The specifications for the proposed DAMS called for an air-launched defensive missile, capable of engaging incoming missiles at relative speeds of up to Mach 7, surviving a rate of acceleration between 60 g to 250 g, and being able to undertake rapid terminal-phase guidance changes in any direction.

Following initial studies and wind-tunnel testing at the Air Proving Ground Center and Arnold Engineering Development Center, a radically unconventional design emerged that featured a lenticular, wedge-shaped airframe. The lenticular design was considered to have the best handling characteristics at extremely high angles of attack, and would theoretically possess ideal mass distribution, giving the missile outstanding terminal agility. In addition, the lenticular design allowed for omnidirectional launching from the carrying aircraft.

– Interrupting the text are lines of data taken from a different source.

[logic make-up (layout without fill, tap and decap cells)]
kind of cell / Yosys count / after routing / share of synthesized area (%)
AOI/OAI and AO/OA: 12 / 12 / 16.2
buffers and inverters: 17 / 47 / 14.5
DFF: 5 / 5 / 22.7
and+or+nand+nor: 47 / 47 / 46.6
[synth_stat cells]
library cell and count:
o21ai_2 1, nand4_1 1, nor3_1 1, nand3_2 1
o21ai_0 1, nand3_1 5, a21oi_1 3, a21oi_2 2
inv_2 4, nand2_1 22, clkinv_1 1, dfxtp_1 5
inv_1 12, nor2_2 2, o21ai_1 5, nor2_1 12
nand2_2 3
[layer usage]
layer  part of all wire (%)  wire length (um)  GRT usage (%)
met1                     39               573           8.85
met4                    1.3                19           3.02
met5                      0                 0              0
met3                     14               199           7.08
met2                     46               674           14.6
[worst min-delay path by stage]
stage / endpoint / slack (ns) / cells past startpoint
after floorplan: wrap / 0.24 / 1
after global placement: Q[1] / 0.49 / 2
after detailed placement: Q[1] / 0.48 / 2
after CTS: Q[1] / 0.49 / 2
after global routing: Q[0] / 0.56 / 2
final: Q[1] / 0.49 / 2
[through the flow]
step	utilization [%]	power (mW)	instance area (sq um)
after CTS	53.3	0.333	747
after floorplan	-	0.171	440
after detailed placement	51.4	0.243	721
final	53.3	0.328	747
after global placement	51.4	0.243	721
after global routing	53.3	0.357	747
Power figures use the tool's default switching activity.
## config.mk

```make
export PLATFORM = sky130hd
export DESIGN_NAME = pc_sequencer
export DESIGN_NICKNAME = d
export VERILOG_FILES = /design/src/rtl/pc_sequencer.sv
export SDC_FILE = /design/constraint.sdc
export NUM_CORES = 1
export LEC_CHECK = 0
export ABC_AREA = 1
export CAP_MARGIN = 20
export CORE_UTILIZATION = 60
export CTS_BUF_LIST = sky130_fd_sc_hd__clkbuf_8
export CTS_CLUSTER_DIAMETER = 120
export DETAILED_ROUTE_END_ITERATION = 7
export PLACE_DENSITY = 0.76
export SYNTH_ARGS = -nofsm -noshare
export SYNTH_HDL_FRONTEND = slang
export SYNTH_SLANG_ARGS = --single-unit
```

## constraint.sdc

```tcl
create_clock -name CLK -period 2.78 [get_ports CLK]
set_input_delay 0.417 -clock CLK [delete_from_list [all_inputs] [get_ports CLK]]
set_output_delay 0.417 -clock CLK [all_outputs]
set_load 0.02 [all_outputs]
```
[src/rtl/step_counter.sv]
// step_counter: registered up/down counter with a run-time step.
//
// Holds a WIDTH-bit count that can be loaded, or moved up/down by an unsigned
// step each enabled cycle. At the boundaries it either wraps modulo 2^WIDTH
// (SATURATE = 0) or clamps at 0 / all-ones (SATURATE = 1). All outputs are
// registered; nothing passes combinationally from inputs to outputs.
//
// Parameters:
//   WIDTH      counter width in bits (>= 2)
//   SATURATE   0 = wrap, 1 = clamp at the rails
//
// Ports:
//   i_clk       clock, rising edge
//   i_rst       asynchronous active-high reset
//   i_load      load o_count from i_load_val (wins over i_en)
//   i_load_val  value to load
//   i_en        count enable
//   i_dir       0 = up (count + step), 1 = down (count - step)
//   i_step      unsigned step magnitude; 0 holds the count
//   o_count     current count
//   o_zero      high when o_count == 0
//   o_ovf       one-cycle pulse: the last update crossed a boundary
module step_counter #(
  parameter int unsigned WIDTH    = 16,
  parameter bit          SATURATE = 1'b0
) (
  input  logic             i_clk,
  input  logic             i_rst,
  input  logic             i_load,
  input  logic [WIDTH-1:0] i_load_val,
  input  logic             i_en,
  input  logic             i_dir,
  input  logic [WIDTH-1:0] i_step,
  output logic [WIDTH-1:0] o_count,
  output logic             o_zero,
  output logic             o_ovf
);

  logic [WIDTH-1:0] r_count;
  logic             r_zero;
  logic             r_ovf;

  logic [WIDTH:0]   w_sum;
  logic [WIDTH:0]   w_diff;
  logic [WIDTH-1:0] w_count_d;
  logic             w_ovf_d;

  // One extra bit holds carry (up) or borrow (down); both are plain unsigned.
  assign w_sum  = {1'b0, r_count} + {1'b0, i_step};
  assign w_diff = {1'b0, r_count} - {1'b0, i_step};

  always_comb begin
    w_count_d = r_count;
    w_ovf_d   = 1'b0;
    if (i_load) begin
      w_count_d = i_load_val;
    end else if (i_en) begin
      if (!i_dir) begin
        if (w_sum[WIDTH]) begin
          w_ovf_d   = 1'b1;
          w_count_d = SATURATE ? {WIDTH{1'b1}} : w_sum[WIDTH-1:0];
        end else begin
          w_count_d = w_sum[WIDTH-1:0];
        end
      end else begin
        if (w_diff[WIDTH]) begin
          w_ovf_d   = 1'b1;
          w_count_d = SATURATE ? {WIDTH{1'b0}} : w_diff[WIDTH-1:0];
        end else begin
          w_count_d = w_diff[WIDTH-1:0];
        end
      end
    end
  end

  always_ff @(posedge i_clk or posedge i_rst) begin
    if (i_rst) begin
      r_count <= '0;
      r_zero  <= 1'b1;
      r_ovf   <= 1'b0;
    end else begin
      r_count <= w_count_d;
      // Zero is registered from the next count so it always matches o_count.
      r_zero  <= (w_count_d == '0);
      r_ovf   <= w_ovf_d;
    end
  end

  assign o_count = r_count;
  assign o_zero  = r_zero;
  assign o_ovf   = r_ovf;

endmodule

Following the feasibility studies, a contract for the development of the DAMS design was awarded to the Convair division of the General Dynamics Corporation in Pomona, California in 1959. Wind tunnel testing of several options for control of the missile resulted in an arrangement of six small rocket thrusters being selected for reaction control. The airframe of the missile was constructed of magnesium alloy, and main power would be provided by three Thiokol M58A2 solid-fuel rockets.

== Cancellation ==
Pye Wacket was planned to be tested using a rocket sled launcher, with a Mach 5 booster rocket being used later in the test program. There are unconfirmed reports that some tests were conducted in 1960. However the high cost and perceived vulnerability of the B-70 against the projected performance of Soviet air defenses, combined with the 1960 U-2 incident in which a high-flying spyplane had been shot down, led to the decision that intercontinental ballistic missiles would, in the future, be the primary nuclear delivery force of the United States, and therefore the B-70 project was cancelled in early 1961. Pye Wacket, its delivery vehicle no longer available, is believed to have been cancelled soon after, although the ultimate fate of the program remains classified.